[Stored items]
—————
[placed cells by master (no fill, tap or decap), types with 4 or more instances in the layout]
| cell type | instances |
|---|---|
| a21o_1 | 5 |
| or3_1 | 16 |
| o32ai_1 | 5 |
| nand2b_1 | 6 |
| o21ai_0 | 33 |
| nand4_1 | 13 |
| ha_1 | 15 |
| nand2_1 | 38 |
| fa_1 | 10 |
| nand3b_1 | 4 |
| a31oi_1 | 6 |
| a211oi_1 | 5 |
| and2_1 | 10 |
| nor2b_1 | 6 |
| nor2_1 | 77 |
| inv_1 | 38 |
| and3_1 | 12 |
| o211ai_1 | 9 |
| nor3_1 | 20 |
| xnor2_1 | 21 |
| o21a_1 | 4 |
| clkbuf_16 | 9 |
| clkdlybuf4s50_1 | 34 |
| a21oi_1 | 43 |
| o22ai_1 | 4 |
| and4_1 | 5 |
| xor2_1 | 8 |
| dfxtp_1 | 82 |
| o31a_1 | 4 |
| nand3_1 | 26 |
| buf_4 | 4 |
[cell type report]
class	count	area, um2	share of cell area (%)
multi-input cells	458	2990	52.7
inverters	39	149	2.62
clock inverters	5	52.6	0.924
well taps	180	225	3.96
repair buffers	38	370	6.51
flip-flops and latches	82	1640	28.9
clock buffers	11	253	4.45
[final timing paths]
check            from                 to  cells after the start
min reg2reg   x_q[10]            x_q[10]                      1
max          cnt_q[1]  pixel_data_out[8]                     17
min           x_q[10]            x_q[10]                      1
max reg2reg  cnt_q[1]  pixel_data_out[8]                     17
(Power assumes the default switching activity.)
==> config.mk <==
export PLATFORM = sky130hd
export DESIGN_NAME = mult_sweep_operand_gen
export DESIGN_NICKNAME = d
export VERILOG_FILES = /design/src/rtl/mult_sweep_operand_gen.sv
export SDC_FILE = /design/constraint.sdc
export NUM_CORES = 1
export LEC_CHECK = 0
export CORE_AREA = 2 2 39 41
export DETAILED_ROUTE_END_ITERATION = 6
export DIE_AREA = 0 0 41 43
export SYNTH_ARGS = -nofsm -noshare
export SYNTH_HDL_FRONTEND = slang
export SYNTH_SLANG_ARGS = --single-unit
export TNS_END_PERCENT = 5
==> constraint.sdc <==
create_clock -name i_clk -period 0.9 [get_ports i_clk]
set_input_delay 0.09 -clock i_clk [delete_from_list [all_inputs] [get_ports i_clk]]
set_output_delay 0.09 -clock i_clk [all_outputs]
set_load 0.05 [all_outputs]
—————
→ Task to complete: Extract every record. Keep wording exact.

→ Worked solution:
[placed cells by master (no fill, tap or decap), types with 4 or more instances in the layout]
| cell type | instances |
|---|---|
| a21o_1 | 5 |
| or3_1 | 16 |
| o32ai_1 | 5 |
| nand2b_1 | 6 |
| o21ai_0 | 33 |
| nand4_1 | 13 |
| ha_1 | 15 |
| nand2_1 | 38 |
| fa_1 | 10 |
| nand3b_1 | 4 |
| a31oi_1 | 6 |
| a211oi_1 | 5 |
| and2_1 | 10 |
| nor2b_1 | 6 |
| nor2_1 | 77 |
| inv_1 | 38 |
| and3_1 | 12 |
| o211ai_1 | 9 |
| nor3_1 | 20 |
| xnor2_1 | 21 |
| o21a_1 | 4 |
| clkbuf_16 | 9 |
| clkdlybuf4s50_1 | 34 |
| a21oi_1 | 43 |
| o22ai_1 | 4 |
| and4_1 | 5 |
| xor2_1 | 8 |
| dfxtp_1 | 82 |
| o31a_1 | 4 |
| nand3_1 | 26 |
| buf_4 | 4 |
[cell type report]
class	count	area, um2	share of cell area (%)
multi-input cells	458	2990	52.7
inverters	39	149	2.62
clock inverters	5	52.6	0.924
well taps	180	225	3.96
repair buffers	38	370	6.51
flip-flops and latches	82	1640	28.9
clock buffers	11	253	4.45
[final timing paths]
check            from                 to  cells after the start
min reg2reg   x_q[10]            x_q[10]                      1
max          cnt_q[1]  pixel_data_out[8]                     17
min           x_q[10]            x_q[10]                      1
max reg2reg  cnt_q[1]  pixel_data_out[8]                     17
(Power assumes the default switching activity.)
==> config.mk <==
export PLATFORM = sky130hd
export DESIGN_NAME = mult_sweep_operand_gen
export DESIGN_NICKNAME = d
export VERILOG_FILES = /design/src/rtl/mult_sweep_operand_gen.sv
export SDC_FILE = /design/constraint.sdc
export NUM_CORES = 1
export LEC_CHECK = 0
export CORE_AREA = 2 2 39 41
export DETAILED_ROUTE_END_ITERATION = 6
export DIE_AREA = 0 0 41 43
export SYNTH_ARGS = -nofsm -noshare
export SYNTH_HDL_FRONTEND = slang
export SYNTH_SLANG_ARGS = --single-unit
export TNS_END_PERCENT = 5
==> constraint.sdc <==
create_clock -name i_clk -period 0.9 [get_ports i_clk]
set_input_delay 0.09 -clock i_clk [delete_from_list [all_inputs] [get_ports i_clk]]
set_output_delay 0.09 -clock i_clk [all_outputs]
set_load 0.05 [all_outputs]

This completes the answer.